## Assignment
Within the records, tally the lines that contain "inverters" and reply with that number only.

## Records to process
-=-=-=-=-
===== config.mk =====
export PLATFORM = sky130hd
export DESIGN_NAME = ret_addr_stack
export DESIGN_NICKNAME = d
export VERILOG_FILES = /design/src/rtl/ret_addr_stack_pkg.sv /design/src/rtl/ret_addr_stack.sv
export SDC_FILE = /design/constraint.sdc
export NUM_CORES = 1
export LEC_CHECK = 0
export CAP_MARGIN = 20
export CELL_PAD_IN_SITES_DETAIL_PLACEMENT = 1
export CELL_PAD_IN_SITES_GLOBAL_PLACEMENT = 1
export CORE_ASPECT_RATIO = 1.5
export CORE_UTILIZATION = 52
export DETAILED_ROUTE_END_ITERATION = 10
export GPL_TIMING_DRIVEN = 0
export PLACE_DENSITY_LB_ADDON = 0.1
export SYNTH_ARGS = -nofsm -noshare
export SYNTH_HDL_FRONTEND = slang
export SYNTH_SLANG_ARGS = --single-unit

===== constraint.sdc =====
create_clock -name clk -period 4.65 [get_ports clk]
set_input_delay 0.93 -clock clk [delete_from_list [all_inputs] [get_ports clk]]
set_output_delay 0.93 -clock clk [all_outputs]
set_load 0.02 [all_outputs]

===== src/rtl/ret_addr_stack_pkg.sv =====
// Shared CPU constants for the fetch path and the return-address stack.
package ret_addr_stack_pkg;

  localparam int unsigned ADDR_W    = 32;
  localparam int unsigned WORD_LSB  = 2;
  localparam int unsigned RAS_DEPTH = 8;

  localparam int unsigned ENTRY_W   = ADDR_W - WORD_LSB;

endpackage : ret_addr_stack_pkg


===== src/rtl/ret_addr_stack.sv =====
// Circular return-address stack: jal pushes the link address, jr $ra pops it.
// The top entry is read combinationally from state so next-PC sees it in-cycle.
module ret_addr_stack
  import ret_addr_stack_pkg::*;
#(
  parameter int unsigned DEPTH = RAS_DEPTH,
  localparam int unsigned PTR_W = $clog2(DEPTH)
) (
  input  logic                clk,
  input  logic                rst_n,
  input  logic                push,
  input  logic [ADDR_W-1:0]   push_addr,
  input  logic                pop,
  input  logic                flush,
  output logic [ADDR_W-1:0]   top_addr,
  output logic                top_valid,
  output logic [PTR_W:0]      count,
  output logic                overflow,
  output logic                underflow
);

  localparam int unsigned CNT_W = PTR_W + 1;

  logic [ENTRY_W-1:0] mem [DEPTH];
  logic [PTR_W-1:0]   tp;
  logic [PTR_W-1:0]   tp_inc;
  logic [PTR_W-1:0]   tp_dec;
  logic [ENTRY_W-1:0] push_word;
  logic               is_empty;
  logic               is_full;

  // Pointer neighbours wrap naturally modulo DEPTH.
  assign tp_inc    = tp + PTR_W'(1);
  assign tp_dec    = tp - PTR_W'(1);
  assign push_word = push_addr[ADDR_W-1:WORD_LSB];
  assign is_empty  = (count == CNT_W'(0));
  assign is_full   = (count == CNT_W'(DEPTH));

  // Storage, pointer, count and single-cycle error pulses.
  always_ff @(posedge clk or negedge rst_n) begin
    if (!rst_n) begin
      tp        <= '0;
      count     <= '0;
      overflow  <= 1'b0;
      underflow <= 1'b0;
      for (int i = 0; i < int'(DEPTH); i++) begin
        mem[i] <= '0;
      end
    end else begin
      overflow  <= 1'b0;
      underflow <= 1'b0;
      if (flush) begin
        tp    <= '0;
        count <= '0;
      end else if (push && pop) begin
        if (!is_empty) begin
          mem[tp] <= push_word;
        end else begin
          mem[tp_inc] <= push_word;
          tp          <= tp_inc;
          count       <= CNT_W'(1);
          underflow   <= 1'b1;
        end
      end else if (push) begin
        mem[tp_inc] <= push_word;
        tp          <= tp_inc;
        if (is_full) begin
          overflow <= 1'b1;
        end else begin
          count <= count + CNT_W'(1);
        end
      end else if (pop) begin
        if (!is_empty) begin
          tp    <= tp_dec;
          count <= count - CNT_W'(1);
        end else begin
          underflow <= 1'b1;
        end
      end
    end
  end

  // Top-of-stack view, forced to zero when nothing is live.
  assign top_valid = !is_empty;
  assign top_addr  = is_empty ? '0 : {mem[tp], WORD_LSB'(0)};

endmodule : ret_addr_stack


==> results of run 1 <==
==> cell type report <==
cell class	instances	area [um2]
well taps	264	330.3
clock inverters	7	72.57
flip-flops and latches	249	6231
repair buffers	73	770.7
plain buffers	94	460.4
multi-input cells	510	4095
clock buffers	36	686.9
inverters	6	22.52
fillers	2005	7750
==> kinds of logic after synthesis <==
family / after synthesis
other cells: 1
compound gates: 428
simple gates: 65
fa+ha+maj: 5
xor+xnor: 6
mux: 4
buf+inv: 100
flops: 249
==> power groups by stage <==
| stage | Clock [W] | Sequential [W] | Combinational [W] |
|---|---|---|---|
| final | 0.00195 | 0.00389 | 0.00426 |
| after global routing | 0.00203 | 0.00397 | 0.00447 |
| after CTS | 0.00196 | 0.00385 | 0.00421 |
| after detailed placement | 0 | 0.00384 | 0.00417 |
| after global placement | 0 | 0.00378 | 0.00402 |
| after floorplan | 0 | 0.00366 | 0.00258 |
==> registers in the layout, summed over array words and instances, names as in the netlist <==
signal	cells
count	4
mem	240
underflow	1
overflow	1
tp	3
==> per-stage QoR <==
stage          worst slack [ns]  hold WS [ns]  instance area (um2)
2_1_floorplan             1.928        0.4561                10810
3_3_place_gp             -7.176        0.4703                11850
3_5_place_dp             0.7688        0.4740                11910
4_1_cts                  0.2250        0.2969                12670
5_1_grt                 0.06895        0.3123                12670
6_report                 0.1235        0.2846                12670
==> per-layer routing <==
layer	wire (um)	up-vias	GRT usage, %
met2	19050	540	62.24
li1	-	3648	-
met3	3099	164	5.371
met1	14770	4760	47.77
met5	0	-	0
met4	2306	0	21.72
==> how the worst max path moves through the flow <==
stage / start / endpoint / slack [ns]
2_1_floorplan: tp[0] / top_addr[18] / 1.93
3_3_place_gp: rst_n / mem[196] / -7.18
3_5_place_dp: tp[0] / top_addr[11] / 0.77
4_1_cts: tp[0] / top_addr[11] / 0.23
5_1_grt: tp[1] / top_addr[14] / 0.07
6_report: tp[1] / top_addr[14] / 0.12
==> Yosys cell counts (all sizes together), types with 6 or more instances <==
| master | instances |
|---|---|
| a221oi | 30 |
| a22o | 31 |
| a22oi | 60 |
| a31oi | 30 |
| buf | 74 |
| clkbuf | 20 |
| dfrtp | 249 |
| inv | 6 |
| nand2 | 36 |
| o211ai | 8 |
| o21ai | 12 |
| o22ai | 6 |
| o2bb2ai | 240 |
==> flow_summary.json, run 1 <==
{
  "stdcell_count": 1239,
  "die_h_um": 178.5,
  "wp_data_required_ns": 3.72,
  "min_period_ns": 4.526,
  "unique_cell_type_count_in_the_yosys_netlist": 46,
  "number_of_register_bits_inferred_by_synthesis": 249,
  "drive_gt1_share_pct": 12.92,
  "clock_power_share_pct": 19.3,
  "ff2ff_path_depth": 8,
  "clk_transition_reported_paths_ns": 0.06,
  "synthXorXnorAreaFrac_pct": 0.4863,
  "grt_start_max_net_pins": 114,
  "synth_top_family_by_area": "compound AO/OA/AOI/OAI gates",
  "synth-compound-area-share_pct": 32.93,
  "detailedPlacementHpwl_mm": 24.66,
  "hold_viol": 0,
  "postCtsSetupRepairBufs": 0,
  "clock-root-buffer": "clkbuf_16",
  "final_nets": 1001,
  "ys.flop_type": "dfrtp_1",
  "synth_largest_area_cell": "dfrtp_1",
  "max_clock_freq_mhz": 220.9,
  "synthAdderAreaFrac_pct": 0.6484,
  "setup_viol": 0,
  "grt_first_pass_wirelength_mm": 59.79,
  "commonest_non_fill_non_tap_cells_in_the_layout": "dfrtp_1 (249), o2bb2ai_1 (240), clkdlybuf4s50_1 (70), buf_2 (67), a22oi_1 (60)",
  "run_status": "finished, final reports clean",
  "portBuffers": 71,
  "path_common_cell": "clkbuf_1",
  "startpoint_type": "flop",
  "timing_worst_setup_path_type": "reg2out",
  "swShare_pct": 40.27,
  "antenna_cells_inserted": 0,
  "max_cap_viol_count": 0,
  "synth.avg_cell_area_um2": 12.59,
  "setup.reg_to_reg.worst_slack_ns": 1.96,
  "cp_cell_sequence": "clkbuf_2, inv_1, and3_1, clkbuf_1, clkbuf_1, a221oi_1, a31oi_1, clkdlybuf4s50_1",
  "synth.top_cells.by_area": "dfrtp_1 (58%), o2bb2ai_1 (19%), a22oi_1 (4.2%), buf_2 (3.1%), a22o_1 (2.5%)",
  "async_reset_ff_share_pct": 100.0,
  "vdd.ir_drop.worst_uv": 427.3,
  "detail-route-antenna-nets": 0,
  "htreeDepth": 1,
  "clk-insertion-delay-late_ns": 0.55,
  "netlist_instances": 858,
  "via_count": 9112,
  "route.detailed.wl_per_inst_um": 31.66,
  "globalRoute.totalOverflow": 0,
  "worst_slew_margin_rel_pct": 30.78,
  "drc": 0,
  "muxShareOfSynthArea_pct": 0.3937,
  "dieArea_mm2": 0.02137,
  "grt_antenna_before_repair": 0,
  "ctsResizeCount": 0,
  "cpPeakStageDelay_ns": 0.81,
  "viasPerCell": 7.354,
  "critPathSlowestCell": "clkbuf_1",
  "track_usage_pct": 37.79,
  "cpLargestDelayFamily": "buffers and inverters",
  "synth.cell_area_mm2": 0.01081,
  "rr_endpoint": "mem[131]",
  "report.final.slew_viol_count": 0,
  "drt_wl_total_mm": 39.22,
  "tightest_slew_ns": 1.038,
  "worst_ep_arrival_time_ns": 3.60,
  "cts_tree": "done",
  "grt_pass1_vias": 9802,
  "drt_iter0_drc": 897,
  "total_power_w": 0.01010,
  "firstDrtPassIters": 7,
  "critical_path.reg2reg.startpoint": "tp[0]",
  "layout.cells.most_common": "dfrtp_1",
  "cts.path.max_buffers": 3,
  "hold_path_class": "in2async",
  "critPathMaxFanout": 10,
  "core-area_mm2": 0.02042,
  "num_cts_buffers": 25,
  "synth.top_cell.area_share_pct": 57.67,
  "final_util_pct": 62.05,
  "synth.yosys.warnings": 0,
  "setup_total_negative_slack_ns": 0,
  "synth-edff-count": 0,
  "ys_seq_area_share_pct": 57.67,
  "die_w_um": 119.7,
  "simple_gate_fraction_of_synth_area_pct": 3.370,
  "power_density_mw_per_mm2": 796.8,
  "path_depth": 8,
  "place.detailed.instances": 1196,
  "effective_utilization_at_floorplan_pct": 52.92,
  "crit_buf_inv": 5,
  "post_cts_hold_buffer_count": 0,
  "synth_to_layout_area_growth_pct": 17.25,
  "cts_sinks": 249,
  "power.static_leakage_nw": 5.052,
  "gp_congestion": 0.9082,
  "comb_power_share_pct": 42.2,
  "rows": 64,
  "register_share_of_total_power_pct": 38.5,
  "io_pins": 76,
  "clock-skew-final_ns": 0.03132,
  "rsz0062_at_grt": "no",
  "setup.worst_path.end_class": "output port",
  "post-route-period-util_pct": 97.34,
  "internal-power_w": 0.006030,
  "switching_power_w": 0.004065
}
Power figures use the tool's default switching activity.
==> run 2: changes to the inputs <==
Settings changed: CTS_CLUSTER_SIZE set to 10.
==> run 2 against run 1 <==
Effect of this change: utilization shrank 0.19 points; via count shrank 1.2%; largest cell class unchanged; worst setup slack lost 0.015 ns; non-clock buffer count is the same.
==> flow_summary.json, run 2 (synthesis results as in run 1) <==
{
  "final_util_pct": 61.86,
  "total_power_w": 0.01004,
  "core-area_mm2": 0.02042,
  "hold_path_class": "in2async",
  "ctsResizeCount": 0,
  "portBuffers": 71,
  "drt_wl_total_mm": 38.92,
  "worst_slew_margin_rel_pct": 36.67,
  "rows": 64,
  "post_cts_hold_buffer_count": 0,
  "fillCellCount": 1996,
  "via_count": 9006,
  "htreeDepth": 1,
  "critPathMaxFanout": 10,
  "worst_ep_arrival_time_ns": 3.61,
  "tightest_slew_ns": 0.9499,
  "viasPerCell": 7.346,
  "internal-power_w": 0.006008,
  "largest_register": "mem",
  "antenna_cells_inserted": 0,
  "critical_path.reg2reg.startpoint": "tp[0]",
  "comb_power_share_pct": 42.3,
  "critPathSlowestCell": "clkdlybuf4s50_1",
  "detailedPlacementHpwl_mm": 24.66,
  "clk-insertion-delay-late_ns": 0.55,
  "gp_congestion": 0.9082,
  "globalRoute.totalOverflow": 0,
  "setup_viol": 0,
  "power_density_mw_per_mm2": 794.5,
  "swShare_pct": 40.13,
  "cts.path.max_buffers": 3,
  "postCtsSetupRepairBufs": 0,
  "place_area_mm2": 0.01191,
  "die_h_um": 178.5,
  "post-route-period-util_pct": 97.68,
  "setup_total_negative_slack_ns": 0,
  "rsz0062_at_grt": "no",
  "path_common_cell": "buf_2",
  "layout.cells.most_common": "dfrtp_1",
  "num_cts_buffers": 28,
  "power.static_leakage_nw": 5.042,
  "max_clock_freq_mhz": 220.2,
  "worst_setup_startpoint": "tp[0]",
  "synth_to_layout_area_growth_pct": 16.89,
  "setup.worst_path.end_class": "output port",
  "run_status": "finished, final reports clean",
  "track_usage_pct": 37.73,
  "min_period_ns": 4.542,
  "effective_utilization_at_floorplan_pct": 52.92,
  "drt_iter0_drc": 845,
  "cpPeakStageDelay_ns": 0.67,
  "timing_worst_setup_path_type": "reg2out",
  "hold_viol": 0,
  "cpLargestDelayFamily": "buffers and inverters",
  "grt_pass1_vias": 9829,
  "grt_antenna_before_repair": 0,
  "io_pins": 76,
  "cts_sinks": 249,
  "biggestRegsByFlops": "mem: 240 flops, count: 4 flops, tp: 3 flops",
  "route.detailed.wl_per_inst_um": 31.74,
  "wp_data_required_ns": 3.72,
  "clock-skew-final_ns": 0.01695,
  "max_cap_viol_count": 0,
  "firstDrtPassIters": 5,
  "final_nets": 1004,
  "clock_power_share_pct": 19.0,
  "vdd.ir_drop.worst_uv": 500.4,
  "grt_start_max_net_pins": 114,
  "register_share_of_total_power_pct": 38.7,
  "drive_gt1_share_pct": 12.58,
  "report.final.slew_viol_count": 0,
  "startpoint_type": "flop",
  "crit_buf_inv": 4,
  "commonest_non_fill_non_tap_cells_in_the_layout": "dfrtp_1 (249), o2bb2ai_1 (240), clkdlybuf4s50_1 (70), buf_2 (67), a22oi_1 (60)",
  "clock-root-buffer": "clkbuf_16",
  "grt_first_pass_wirelength_mm": 59.77,
  "die_w_um": 119.7,
  "design_area_final_mm2": 0.01263,
  "switching_power_w": 0.004027,
  "final_hold_slack_ns": 0.2832,
  "clk_transition_reported_paths_ns": 0.06,
  "largest_register_ffs": 240,
  "cts_tree": "done",
  "detail-route-antenna-nets": 0,
  "dieArea_mm2": 0.02137,
  "cp_cell_sequence": "buf_2, nor3_2, buf_2, buf_2, a22oi_1, a31oi_1, clkdlybuf4s50_1",
  "drc": 0
}
[run 2: cell types whose count changed in the layout (fill, tap and decap cells not counted), sizes merged]
cell | before | now
inv | 7 | 6
clkinvlp | 2 | 0
bufinv | 1 | 0
clkbuf | 56 | 49
clkinv | 3 | 1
-=-=-=-=-
## Answer box
4